• Exercise goal
Locate the line that contains "mux: 1 / 0.16" in the entries below, then repeat it and every following line through the line that contains "run 2 against", exactly, and no others.

(Items listed in a dataset)
= Beginning of Section =

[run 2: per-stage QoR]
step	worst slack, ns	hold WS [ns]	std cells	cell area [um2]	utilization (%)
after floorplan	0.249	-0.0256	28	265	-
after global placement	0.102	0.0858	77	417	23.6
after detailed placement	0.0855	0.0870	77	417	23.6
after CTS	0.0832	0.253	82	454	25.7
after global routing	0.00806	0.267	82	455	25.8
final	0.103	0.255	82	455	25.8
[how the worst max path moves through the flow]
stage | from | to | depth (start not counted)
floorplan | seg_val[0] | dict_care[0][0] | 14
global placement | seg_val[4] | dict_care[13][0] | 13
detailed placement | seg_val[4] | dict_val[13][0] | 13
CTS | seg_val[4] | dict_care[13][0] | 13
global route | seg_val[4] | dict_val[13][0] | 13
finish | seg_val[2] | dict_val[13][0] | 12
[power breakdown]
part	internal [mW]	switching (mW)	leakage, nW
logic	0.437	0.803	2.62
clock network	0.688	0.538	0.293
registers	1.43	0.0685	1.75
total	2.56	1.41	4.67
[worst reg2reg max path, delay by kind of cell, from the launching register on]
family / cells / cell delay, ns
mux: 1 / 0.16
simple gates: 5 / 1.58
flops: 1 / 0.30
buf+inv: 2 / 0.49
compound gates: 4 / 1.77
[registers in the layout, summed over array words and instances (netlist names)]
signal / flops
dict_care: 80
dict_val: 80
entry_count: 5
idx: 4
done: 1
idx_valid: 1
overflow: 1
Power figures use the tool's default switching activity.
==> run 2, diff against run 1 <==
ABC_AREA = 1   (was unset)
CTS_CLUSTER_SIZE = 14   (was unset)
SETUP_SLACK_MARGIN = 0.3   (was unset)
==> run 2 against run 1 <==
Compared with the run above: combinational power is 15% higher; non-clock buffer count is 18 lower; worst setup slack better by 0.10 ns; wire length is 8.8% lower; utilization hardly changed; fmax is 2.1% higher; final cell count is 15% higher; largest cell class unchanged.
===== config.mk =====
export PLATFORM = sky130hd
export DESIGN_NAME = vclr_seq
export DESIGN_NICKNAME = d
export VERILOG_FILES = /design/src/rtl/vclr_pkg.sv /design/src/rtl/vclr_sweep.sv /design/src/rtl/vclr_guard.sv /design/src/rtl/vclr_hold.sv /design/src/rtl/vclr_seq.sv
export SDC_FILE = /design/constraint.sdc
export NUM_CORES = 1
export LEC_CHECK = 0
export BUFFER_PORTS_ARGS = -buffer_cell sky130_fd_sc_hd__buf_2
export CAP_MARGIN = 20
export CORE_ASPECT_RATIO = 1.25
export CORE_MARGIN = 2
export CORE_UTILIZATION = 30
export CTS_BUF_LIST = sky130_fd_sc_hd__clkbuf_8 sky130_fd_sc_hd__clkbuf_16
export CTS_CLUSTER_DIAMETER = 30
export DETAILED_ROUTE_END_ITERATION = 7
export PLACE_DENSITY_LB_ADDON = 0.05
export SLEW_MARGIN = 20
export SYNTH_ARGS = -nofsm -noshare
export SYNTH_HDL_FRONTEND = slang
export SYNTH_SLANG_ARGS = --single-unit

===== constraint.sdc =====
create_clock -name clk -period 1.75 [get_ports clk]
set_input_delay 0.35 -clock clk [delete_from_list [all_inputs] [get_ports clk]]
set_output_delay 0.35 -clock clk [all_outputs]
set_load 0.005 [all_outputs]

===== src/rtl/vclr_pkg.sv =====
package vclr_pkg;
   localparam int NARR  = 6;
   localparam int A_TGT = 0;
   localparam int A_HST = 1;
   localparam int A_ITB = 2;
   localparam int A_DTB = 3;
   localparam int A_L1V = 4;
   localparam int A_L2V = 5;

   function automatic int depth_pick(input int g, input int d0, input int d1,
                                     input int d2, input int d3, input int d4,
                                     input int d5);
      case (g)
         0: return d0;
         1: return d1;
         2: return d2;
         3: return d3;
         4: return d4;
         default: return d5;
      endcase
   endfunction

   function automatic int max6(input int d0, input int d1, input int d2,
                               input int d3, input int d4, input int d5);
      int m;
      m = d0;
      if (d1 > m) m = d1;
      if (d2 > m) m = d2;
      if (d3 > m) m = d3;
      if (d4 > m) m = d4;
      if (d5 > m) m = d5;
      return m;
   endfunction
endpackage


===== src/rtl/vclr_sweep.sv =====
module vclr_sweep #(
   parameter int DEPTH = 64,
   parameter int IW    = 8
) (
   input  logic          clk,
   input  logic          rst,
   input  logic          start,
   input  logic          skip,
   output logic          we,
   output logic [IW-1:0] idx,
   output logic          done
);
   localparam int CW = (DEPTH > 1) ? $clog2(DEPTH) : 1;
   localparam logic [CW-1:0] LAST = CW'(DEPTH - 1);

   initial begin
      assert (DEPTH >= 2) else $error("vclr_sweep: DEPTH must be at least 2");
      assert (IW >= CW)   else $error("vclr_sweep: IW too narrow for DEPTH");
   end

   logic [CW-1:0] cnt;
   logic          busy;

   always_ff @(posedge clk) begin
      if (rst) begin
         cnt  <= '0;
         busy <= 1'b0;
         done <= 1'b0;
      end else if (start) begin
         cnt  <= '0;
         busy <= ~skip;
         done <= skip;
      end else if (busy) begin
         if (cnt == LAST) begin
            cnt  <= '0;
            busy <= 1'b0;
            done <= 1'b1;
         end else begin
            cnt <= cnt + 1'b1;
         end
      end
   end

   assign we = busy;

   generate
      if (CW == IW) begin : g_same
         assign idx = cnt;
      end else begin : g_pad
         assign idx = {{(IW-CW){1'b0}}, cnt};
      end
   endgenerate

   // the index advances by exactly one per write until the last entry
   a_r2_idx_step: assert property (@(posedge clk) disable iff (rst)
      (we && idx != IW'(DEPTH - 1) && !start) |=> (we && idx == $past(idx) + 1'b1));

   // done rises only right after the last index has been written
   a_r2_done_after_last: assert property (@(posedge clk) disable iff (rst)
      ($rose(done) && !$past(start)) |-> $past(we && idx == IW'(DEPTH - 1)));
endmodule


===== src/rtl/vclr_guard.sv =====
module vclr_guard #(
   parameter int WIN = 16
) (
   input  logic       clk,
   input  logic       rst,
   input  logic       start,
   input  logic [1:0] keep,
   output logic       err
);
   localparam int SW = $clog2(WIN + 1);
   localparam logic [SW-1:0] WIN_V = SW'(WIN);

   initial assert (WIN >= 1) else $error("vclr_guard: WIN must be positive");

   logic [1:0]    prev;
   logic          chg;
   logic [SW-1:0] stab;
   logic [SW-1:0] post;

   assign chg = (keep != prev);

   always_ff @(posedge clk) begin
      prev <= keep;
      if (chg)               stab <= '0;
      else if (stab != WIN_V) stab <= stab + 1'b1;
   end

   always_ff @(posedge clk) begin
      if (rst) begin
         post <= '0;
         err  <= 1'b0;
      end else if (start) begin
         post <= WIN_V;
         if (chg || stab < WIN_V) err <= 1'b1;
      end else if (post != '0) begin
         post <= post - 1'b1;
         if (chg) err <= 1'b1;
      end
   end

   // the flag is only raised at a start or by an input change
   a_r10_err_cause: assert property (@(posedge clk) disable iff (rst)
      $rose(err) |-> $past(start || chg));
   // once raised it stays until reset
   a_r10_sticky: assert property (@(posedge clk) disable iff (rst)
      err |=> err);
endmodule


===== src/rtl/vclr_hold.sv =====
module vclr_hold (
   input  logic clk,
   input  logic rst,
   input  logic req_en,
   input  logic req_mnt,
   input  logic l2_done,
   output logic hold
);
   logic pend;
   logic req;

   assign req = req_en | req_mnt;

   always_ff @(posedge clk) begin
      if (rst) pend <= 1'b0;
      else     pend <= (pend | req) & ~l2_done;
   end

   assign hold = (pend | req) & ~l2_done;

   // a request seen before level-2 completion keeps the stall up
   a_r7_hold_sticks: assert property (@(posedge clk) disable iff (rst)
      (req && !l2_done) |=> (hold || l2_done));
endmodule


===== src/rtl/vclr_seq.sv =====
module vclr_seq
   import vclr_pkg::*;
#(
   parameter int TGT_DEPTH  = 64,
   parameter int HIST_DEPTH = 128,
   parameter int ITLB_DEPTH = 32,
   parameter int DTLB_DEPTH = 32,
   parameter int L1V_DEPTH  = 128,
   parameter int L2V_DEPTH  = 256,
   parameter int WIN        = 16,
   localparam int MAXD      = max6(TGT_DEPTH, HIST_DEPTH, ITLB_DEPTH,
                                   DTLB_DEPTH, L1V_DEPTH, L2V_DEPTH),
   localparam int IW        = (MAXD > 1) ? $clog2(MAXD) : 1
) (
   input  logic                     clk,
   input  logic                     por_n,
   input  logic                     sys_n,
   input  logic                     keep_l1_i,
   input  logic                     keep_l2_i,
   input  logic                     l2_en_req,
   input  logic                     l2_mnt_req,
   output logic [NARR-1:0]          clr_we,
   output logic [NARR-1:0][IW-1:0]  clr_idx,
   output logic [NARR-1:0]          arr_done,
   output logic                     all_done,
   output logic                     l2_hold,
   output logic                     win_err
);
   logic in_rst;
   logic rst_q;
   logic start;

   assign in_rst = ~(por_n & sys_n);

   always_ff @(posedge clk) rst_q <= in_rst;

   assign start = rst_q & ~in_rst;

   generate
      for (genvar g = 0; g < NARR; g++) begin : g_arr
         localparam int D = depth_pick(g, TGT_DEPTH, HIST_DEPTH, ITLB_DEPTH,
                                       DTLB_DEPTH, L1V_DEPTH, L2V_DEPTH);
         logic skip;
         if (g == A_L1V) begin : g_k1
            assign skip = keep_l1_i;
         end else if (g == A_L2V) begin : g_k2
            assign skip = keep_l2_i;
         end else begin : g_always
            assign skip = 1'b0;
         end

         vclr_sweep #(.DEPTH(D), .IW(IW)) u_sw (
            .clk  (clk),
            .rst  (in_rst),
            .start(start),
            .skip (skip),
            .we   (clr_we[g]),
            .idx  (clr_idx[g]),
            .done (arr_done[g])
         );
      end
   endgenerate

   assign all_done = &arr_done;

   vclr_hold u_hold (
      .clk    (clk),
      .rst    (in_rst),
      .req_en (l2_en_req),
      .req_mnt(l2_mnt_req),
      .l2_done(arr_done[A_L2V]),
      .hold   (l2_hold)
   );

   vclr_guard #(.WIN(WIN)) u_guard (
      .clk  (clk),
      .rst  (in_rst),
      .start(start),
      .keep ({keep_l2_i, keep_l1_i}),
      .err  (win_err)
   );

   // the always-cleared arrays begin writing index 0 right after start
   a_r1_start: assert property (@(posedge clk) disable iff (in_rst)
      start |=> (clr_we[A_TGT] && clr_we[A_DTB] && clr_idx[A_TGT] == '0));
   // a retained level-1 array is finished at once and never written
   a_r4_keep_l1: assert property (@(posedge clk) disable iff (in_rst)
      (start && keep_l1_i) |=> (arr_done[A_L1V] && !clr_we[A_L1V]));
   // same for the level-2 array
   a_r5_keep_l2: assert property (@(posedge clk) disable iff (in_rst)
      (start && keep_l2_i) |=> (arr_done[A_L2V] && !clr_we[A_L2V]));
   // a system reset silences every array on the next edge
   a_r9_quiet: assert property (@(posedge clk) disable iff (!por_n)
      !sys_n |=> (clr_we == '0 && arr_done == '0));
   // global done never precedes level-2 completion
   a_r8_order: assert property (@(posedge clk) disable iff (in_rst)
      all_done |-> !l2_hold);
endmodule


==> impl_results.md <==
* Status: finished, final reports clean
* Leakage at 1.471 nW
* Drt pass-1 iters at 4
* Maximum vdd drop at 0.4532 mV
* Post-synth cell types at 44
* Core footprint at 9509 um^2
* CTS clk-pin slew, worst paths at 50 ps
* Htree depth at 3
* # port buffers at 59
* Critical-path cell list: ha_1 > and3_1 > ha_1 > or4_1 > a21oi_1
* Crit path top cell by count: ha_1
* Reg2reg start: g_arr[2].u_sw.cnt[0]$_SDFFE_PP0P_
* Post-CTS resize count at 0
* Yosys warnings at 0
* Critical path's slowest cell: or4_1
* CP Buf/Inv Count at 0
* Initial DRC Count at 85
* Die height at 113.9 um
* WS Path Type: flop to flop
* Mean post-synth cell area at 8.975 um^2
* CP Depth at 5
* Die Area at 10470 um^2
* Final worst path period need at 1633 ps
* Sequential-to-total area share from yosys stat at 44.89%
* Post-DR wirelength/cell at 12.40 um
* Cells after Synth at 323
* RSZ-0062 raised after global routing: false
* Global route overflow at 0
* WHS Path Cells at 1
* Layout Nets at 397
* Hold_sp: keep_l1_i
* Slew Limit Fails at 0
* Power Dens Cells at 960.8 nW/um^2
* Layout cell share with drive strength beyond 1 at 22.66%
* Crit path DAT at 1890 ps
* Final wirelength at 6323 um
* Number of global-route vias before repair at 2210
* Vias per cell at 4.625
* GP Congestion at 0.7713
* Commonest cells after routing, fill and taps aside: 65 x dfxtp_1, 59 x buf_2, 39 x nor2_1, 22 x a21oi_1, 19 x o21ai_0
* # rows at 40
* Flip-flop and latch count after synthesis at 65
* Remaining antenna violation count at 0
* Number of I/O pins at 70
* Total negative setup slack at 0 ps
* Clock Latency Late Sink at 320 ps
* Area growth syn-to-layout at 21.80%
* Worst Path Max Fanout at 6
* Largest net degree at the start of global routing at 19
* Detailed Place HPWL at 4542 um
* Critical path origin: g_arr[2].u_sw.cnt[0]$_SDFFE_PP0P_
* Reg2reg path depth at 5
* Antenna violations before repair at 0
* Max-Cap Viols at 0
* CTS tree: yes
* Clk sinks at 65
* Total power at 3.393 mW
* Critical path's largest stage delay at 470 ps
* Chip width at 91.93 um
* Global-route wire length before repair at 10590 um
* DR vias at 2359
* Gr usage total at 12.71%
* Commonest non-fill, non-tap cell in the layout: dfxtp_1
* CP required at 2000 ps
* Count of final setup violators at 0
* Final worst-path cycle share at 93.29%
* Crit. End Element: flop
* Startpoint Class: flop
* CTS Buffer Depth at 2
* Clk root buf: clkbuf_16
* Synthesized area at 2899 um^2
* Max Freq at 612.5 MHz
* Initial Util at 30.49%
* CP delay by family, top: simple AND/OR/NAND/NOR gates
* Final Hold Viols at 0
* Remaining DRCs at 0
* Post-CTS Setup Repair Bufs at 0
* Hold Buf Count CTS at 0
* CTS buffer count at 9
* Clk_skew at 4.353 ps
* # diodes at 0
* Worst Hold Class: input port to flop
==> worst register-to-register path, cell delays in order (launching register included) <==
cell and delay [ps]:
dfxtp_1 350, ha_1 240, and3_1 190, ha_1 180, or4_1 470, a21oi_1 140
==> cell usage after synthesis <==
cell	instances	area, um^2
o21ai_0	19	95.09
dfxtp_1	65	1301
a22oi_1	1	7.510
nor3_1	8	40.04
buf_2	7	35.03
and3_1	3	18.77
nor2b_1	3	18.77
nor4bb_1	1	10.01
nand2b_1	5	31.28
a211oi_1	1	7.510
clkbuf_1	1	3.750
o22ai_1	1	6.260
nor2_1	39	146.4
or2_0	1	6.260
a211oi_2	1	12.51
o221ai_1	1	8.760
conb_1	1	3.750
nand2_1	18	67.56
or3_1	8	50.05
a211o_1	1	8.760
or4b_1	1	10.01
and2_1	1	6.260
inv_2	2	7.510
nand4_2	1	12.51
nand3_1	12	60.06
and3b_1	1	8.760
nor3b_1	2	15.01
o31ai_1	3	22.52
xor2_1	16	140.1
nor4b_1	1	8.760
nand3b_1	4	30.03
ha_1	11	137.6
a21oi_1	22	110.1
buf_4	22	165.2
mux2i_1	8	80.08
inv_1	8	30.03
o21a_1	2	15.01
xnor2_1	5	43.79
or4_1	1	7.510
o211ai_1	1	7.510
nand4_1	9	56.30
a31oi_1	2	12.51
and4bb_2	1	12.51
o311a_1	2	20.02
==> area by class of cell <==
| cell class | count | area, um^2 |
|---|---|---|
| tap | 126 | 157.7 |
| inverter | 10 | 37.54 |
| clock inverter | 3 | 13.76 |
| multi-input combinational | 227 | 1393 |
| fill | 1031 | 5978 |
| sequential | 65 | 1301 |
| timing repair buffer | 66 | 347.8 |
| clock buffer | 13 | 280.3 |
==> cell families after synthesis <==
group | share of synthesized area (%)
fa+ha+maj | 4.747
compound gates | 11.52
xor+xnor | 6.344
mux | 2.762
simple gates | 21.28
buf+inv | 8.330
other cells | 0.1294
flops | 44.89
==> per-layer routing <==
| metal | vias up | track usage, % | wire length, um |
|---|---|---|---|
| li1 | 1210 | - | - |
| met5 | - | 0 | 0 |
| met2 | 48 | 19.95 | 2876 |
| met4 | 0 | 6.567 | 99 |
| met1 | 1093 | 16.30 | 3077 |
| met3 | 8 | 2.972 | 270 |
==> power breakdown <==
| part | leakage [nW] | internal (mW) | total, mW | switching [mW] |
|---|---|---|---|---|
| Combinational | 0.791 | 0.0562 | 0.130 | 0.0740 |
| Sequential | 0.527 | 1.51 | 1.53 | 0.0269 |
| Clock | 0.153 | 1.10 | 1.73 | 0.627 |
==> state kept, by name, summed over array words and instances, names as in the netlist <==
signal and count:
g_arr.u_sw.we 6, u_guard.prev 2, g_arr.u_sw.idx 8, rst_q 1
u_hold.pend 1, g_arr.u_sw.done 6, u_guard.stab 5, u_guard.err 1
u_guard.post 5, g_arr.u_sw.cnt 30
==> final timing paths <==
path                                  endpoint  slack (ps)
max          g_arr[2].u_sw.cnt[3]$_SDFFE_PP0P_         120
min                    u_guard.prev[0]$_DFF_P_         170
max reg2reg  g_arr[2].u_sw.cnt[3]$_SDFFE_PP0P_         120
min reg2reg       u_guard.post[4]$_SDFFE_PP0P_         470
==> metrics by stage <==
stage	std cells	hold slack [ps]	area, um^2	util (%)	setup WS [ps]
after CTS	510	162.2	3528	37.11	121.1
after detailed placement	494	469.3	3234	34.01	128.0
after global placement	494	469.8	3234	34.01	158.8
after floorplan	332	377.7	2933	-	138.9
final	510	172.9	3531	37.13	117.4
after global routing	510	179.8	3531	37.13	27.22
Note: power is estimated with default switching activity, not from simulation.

= End of Section =

• Response area
mux: 1 / 0.16
simple gates: 5 / 1.58
flops: 1 / 0.30
buf+inv: 2 / 0.49
compound gates: 4 / 1.77
[registers in the layout, summed over array words and instances (netlist names)]
signal / flops
dict_care: 80
dict_val: 80
entry_count: 5
idx: 4
done: 1
idx_valid: 1
overflow: 1
Power figures use the tool's default switching activity.
==> run 2, diff against run 1 <==
ABC_AREA = 1   (was unset)
CTS_CLUSTER_SIZE = 14   (was unset)
SETUP_SLACK_MARGIN = 0.3   (was unset)
==> run 2 against run 1 <==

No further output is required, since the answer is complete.